**Prompt:**
Given the records below, would you repeat exactly the lines that begin at the one containing "first_global_vias: 22086" and end at the one containing "core_area_mm2: 0.0499", inclusive?

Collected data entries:
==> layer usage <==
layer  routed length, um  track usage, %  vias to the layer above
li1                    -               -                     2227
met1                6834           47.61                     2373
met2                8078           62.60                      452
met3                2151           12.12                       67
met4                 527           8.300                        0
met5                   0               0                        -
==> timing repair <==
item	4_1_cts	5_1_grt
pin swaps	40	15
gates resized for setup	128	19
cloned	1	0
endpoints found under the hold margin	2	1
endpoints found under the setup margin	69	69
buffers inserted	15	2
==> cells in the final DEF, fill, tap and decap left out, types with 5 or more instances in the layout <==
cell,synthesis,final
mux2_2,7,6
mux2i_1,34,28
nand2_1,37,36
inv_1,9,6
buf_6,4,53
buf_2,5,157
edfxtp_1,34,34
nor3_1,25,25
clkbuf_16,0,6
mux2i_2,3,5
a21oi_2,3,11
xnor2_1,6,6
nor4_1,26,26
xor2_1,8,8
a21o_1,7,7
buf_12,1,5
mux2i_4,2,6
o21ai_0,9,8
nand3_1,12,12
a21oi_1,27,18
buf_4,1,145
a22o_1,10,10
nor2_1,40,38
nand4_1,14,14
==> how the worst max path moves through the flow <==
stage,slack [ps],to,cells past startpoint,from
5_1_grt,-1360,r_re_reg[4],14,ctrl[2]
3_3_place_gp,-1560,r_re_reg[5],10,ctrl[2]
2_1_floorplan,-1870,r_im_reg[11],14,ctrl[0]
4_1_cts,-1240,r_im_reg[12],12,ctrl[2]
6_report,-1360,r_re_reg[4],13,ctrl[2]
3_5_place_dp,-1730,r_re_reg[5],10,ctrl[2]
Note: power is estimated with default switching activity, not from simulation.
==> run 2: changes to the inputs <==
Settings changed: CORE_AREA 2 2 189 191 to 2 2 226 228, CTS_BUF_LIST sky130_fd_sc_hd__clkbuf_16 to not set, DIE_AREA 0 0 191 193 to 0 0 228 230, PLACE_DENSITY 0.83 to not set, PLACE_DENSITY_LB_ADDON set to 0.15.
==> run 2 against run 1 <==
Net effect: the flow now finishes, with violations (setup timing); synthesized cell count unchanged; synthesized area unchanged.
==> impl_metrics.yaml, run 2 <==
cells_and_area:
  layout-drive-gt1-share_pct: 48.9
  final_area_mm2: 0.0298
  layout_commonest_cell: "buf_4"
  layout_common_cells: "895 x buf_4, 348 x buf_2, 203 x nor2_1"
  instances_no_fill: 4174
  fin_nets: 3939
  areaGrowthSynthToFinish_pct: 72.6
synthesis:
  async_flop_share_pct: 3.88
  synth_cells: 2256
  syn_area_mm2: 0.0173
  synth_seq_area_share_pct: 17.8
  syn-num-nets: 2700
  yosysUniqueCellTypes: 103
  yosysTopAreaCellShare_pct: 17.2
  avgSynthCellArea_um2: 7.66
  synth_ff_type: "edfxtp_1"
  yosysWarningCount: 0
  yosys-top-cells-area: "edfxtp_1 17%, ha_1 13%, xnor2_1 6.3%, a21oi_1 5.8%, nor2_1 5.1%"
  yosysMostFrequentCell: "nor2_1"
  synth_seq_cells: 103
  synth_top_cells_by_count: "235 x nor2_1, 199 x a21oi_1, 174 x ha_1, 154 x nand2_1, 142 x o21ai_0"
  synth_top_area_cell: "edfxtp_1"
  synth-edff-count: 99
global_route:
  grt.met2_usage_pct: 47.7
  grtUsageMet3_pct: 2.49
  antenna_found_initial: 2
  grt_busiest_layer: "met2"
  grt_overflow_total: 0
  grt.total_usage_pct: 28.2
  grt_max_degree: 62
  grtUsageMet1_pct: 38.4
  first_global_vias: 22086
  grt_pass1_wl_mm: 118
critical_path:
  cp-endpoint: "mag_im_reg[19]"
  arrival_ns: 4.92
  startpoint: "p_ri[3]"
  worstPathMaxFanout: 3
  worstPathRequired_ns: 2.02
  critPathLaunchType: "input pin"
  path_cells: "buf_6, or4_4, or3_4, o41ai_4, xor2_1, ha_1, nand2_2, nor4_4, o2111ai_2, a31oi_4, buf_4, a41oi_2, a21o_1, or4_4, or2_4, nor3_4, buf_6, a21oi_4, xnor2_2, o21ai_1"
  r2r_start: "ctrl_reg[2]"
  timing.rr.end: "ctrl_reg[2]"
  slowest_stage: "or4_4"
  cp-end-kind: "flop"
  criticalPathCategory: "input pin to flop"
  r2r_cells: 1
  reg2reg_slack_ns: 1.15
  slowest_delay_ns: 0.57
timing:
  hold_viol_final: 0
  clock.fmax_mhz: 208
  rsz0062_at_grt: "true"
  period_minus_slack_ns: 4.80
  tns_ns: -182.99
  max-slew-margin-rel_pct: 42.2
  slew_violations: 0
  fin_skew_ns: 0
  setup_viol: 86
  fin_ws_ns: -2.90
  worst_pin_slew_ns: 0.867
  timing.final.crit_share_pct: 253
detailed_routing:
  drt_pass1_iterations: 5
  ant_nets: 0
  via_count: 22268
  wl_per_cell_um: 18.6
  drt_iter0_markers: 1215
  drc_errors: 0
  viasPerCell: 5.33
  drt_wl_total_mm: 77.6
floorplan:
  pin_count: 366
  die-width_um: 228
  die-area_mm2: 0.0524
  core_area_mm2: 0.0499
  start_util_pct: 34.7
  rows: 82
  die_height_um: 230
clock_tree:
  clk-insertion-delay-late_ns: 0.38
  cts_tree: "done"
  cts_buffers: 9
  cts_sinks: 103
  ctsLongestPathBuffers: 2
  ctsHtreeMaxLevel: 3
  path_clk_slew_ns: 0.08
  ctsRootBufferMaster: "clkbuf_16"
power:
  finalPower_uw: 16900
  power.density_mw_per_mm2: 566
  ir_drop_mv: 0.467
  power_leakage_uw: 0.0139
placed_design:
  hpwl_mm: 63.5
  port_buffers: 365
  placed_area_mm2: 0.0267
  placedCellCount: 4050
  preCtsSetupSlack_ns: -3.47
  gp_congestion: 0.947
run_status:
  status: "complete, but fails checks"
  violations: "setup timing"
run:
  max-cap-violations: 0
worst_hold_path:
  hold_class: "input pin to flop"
**config.mk**
```make
export PLATFORM = sky130hd
export DESIGN_NAME = sd_spi_command_engine_core
export DESIGN_NICKNAME = d
export VERILOG_FILES = /design/src/design/sdspi_pkg.sv /design/src/design/sd_spi_command_engine_core.sv /design/src/design/sdspi_step.sv /design/src/design/sdspi_rsp_reg.sv
export SDC_FILE = /design/constraint.sdc
export NUM_CORES = 1
export LEC_CHECK = 0
export ABC_CLOCK_PERIOD_IN_PS = 3300
export BUFFER_PORTS_ARGS = -buffer_cell sky130_fd_sc_hd__buf_2
export CAP_MARGIN = 20
export CORE_ASPECT_RATIO = 1.75
export CORE_MARGIN = 3
export CORE_UTILIZATION = 58
export DETAILED_ROUTE_END_ITERATION = 10
export GPL_ROUTABILITY_DRIVEN = 0
export HOLD_SLACK_MARGIN = 0.08
export PLACE_DENSITY = 0.81
export SLEW_MARGIN = 40
export SYNTH_ARGS = -nofsm -noshare
export SYNTH_HDL_FRONTEND = slang
export SYNTH_HIERARCHICAL = 1
export SYNTH_SLANG_ARGS = --single-unit
```
**constraint.sdc**
```tcl
create_clock -name clock -period 3.3 [get_ports clock]
set_input_delay 0.66 -clock clock [delete_from_list [all_inputs] [get_ports clock]]
set_output_delay 0.66 -clock clock [all_outputs]
set_load 0.01 [all_outputs]
```
--- config.mk ---
export PLATFORM = sky130hd
export DESIGN_NAME = faded_sine_tone_generator_flat
export DESIGN_NICKNAME = d
export VERILOG_FILES = /design/src/rtl/fstg_pkg.sv /design/src/rtl/fstg_in_if.sv /design/src/rtl/fstg_out_if.sv /design/src/rtl/fstg_cfg_if.sv /design/src/rtl/fstg_ser_mul.sv /design/src/rtl/fstg_ser_div.sv /design/src/rtl/faded_sine_tone_generator.sv /design/src/flat_wrapper.sv
export VERILOG_INCLUDE_DIRS = /design/src /design/src/rtl
export SDC_FILE = /design/constraint.sdc
export NUM_CORES = 2
export LEC_CHECK = 0
export BUFFER_PORTS_ARGS = -buffer_cell sky130_fd_sc_hd__buf_4
export CAP_MARGIN = 20
export CORE_UTILIZATION = 60
export DETAILED_ROUTE_END_ITERATION = 10
export PLACE_DENSITY_LB_ADDON = 0.12
export SLEW_MARGIN = 0
export SYNTH_ARGS = -nofsm -noshare
export SYNTH_HDL_FRONTEND = slang
export SYNTH_HIERARCHICAL = 1
export SYNTH_SLANG_ARGS = --single-unit
--- constraint.sdc ---
create_clock -name clk -period 6.62 [get_ports clk]
set_input_delay 0.993 -clock clk [delete_from_list [all_inputs] [get_ports clk]]
set_output_delay 0.993 -clock clk [all_outputs]
set_load 0.01 [all_outputs]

**Exercise result:**
  first_global_vias: 22086
  grt_pass1_wl_mm: 118
critical_path:
  cp-endpoint: "mag_im_reg[19]"
  arrival_ns: 4.92
  startpoint: "p_ri[3]"
  worstPathMaxFanout: 3
  worstPathRequired_ns: 2.02
  critPathLaunchType: "input pin"
  path_cells: "buf_6, or4_4, or3_4, o41ai_4, xor2_1, ha_1, nand2_2, nor4_4, o2111ai_2, a31oi_4, buf_4, a41oi_2, a21o_1, or4_4, or2_4, nor3_4, buf_6, a21oi_4, xnor2_2, o21ai_1"
  r2r_start: "ctrl_reg[2]"
  timing.rr.end: "ctrl_reg[2]"
  slowest_stage: "or4_4"
  cp-end-kind: "flop"
  criticalPathCategory: "input pin to flop"
  r2r_cells: 1
  reg2reg_slack_ns: 1.15
  slowest_delay_ns: 0.57
timing:
  hold_viol_final: 0
  clock.fmax_mhz: 208
  rsz0062_at_grt: "true"
  period_minus_slack_ns: 4.80
  tns_ns: -182.99
  max-slew-margin-rel_pct: 42.2
  slew_violations: 0
  fin_skew_ns: 0
  setup_viol: 86
  fin_ws_ns: -2.90
  worst_pin_slew_ns: 0.867
  timing.final.crit_share_pct: 253
detailed_routing:
  drt_pass1_iterations: 5
  ant_nets: 0
  via_count: 22268
  wl_per_cell_um: 18.6
  drt_iter0_markers: 1215
  drc_errors: 0
  viasPerCell: 5.33
  drt_wl_total_mm: 77.6
floorplan:
  pin_count: 366
  die-width_um: 228
  die-area_mm2: 0.0524
  core_area_mm2: 0.0499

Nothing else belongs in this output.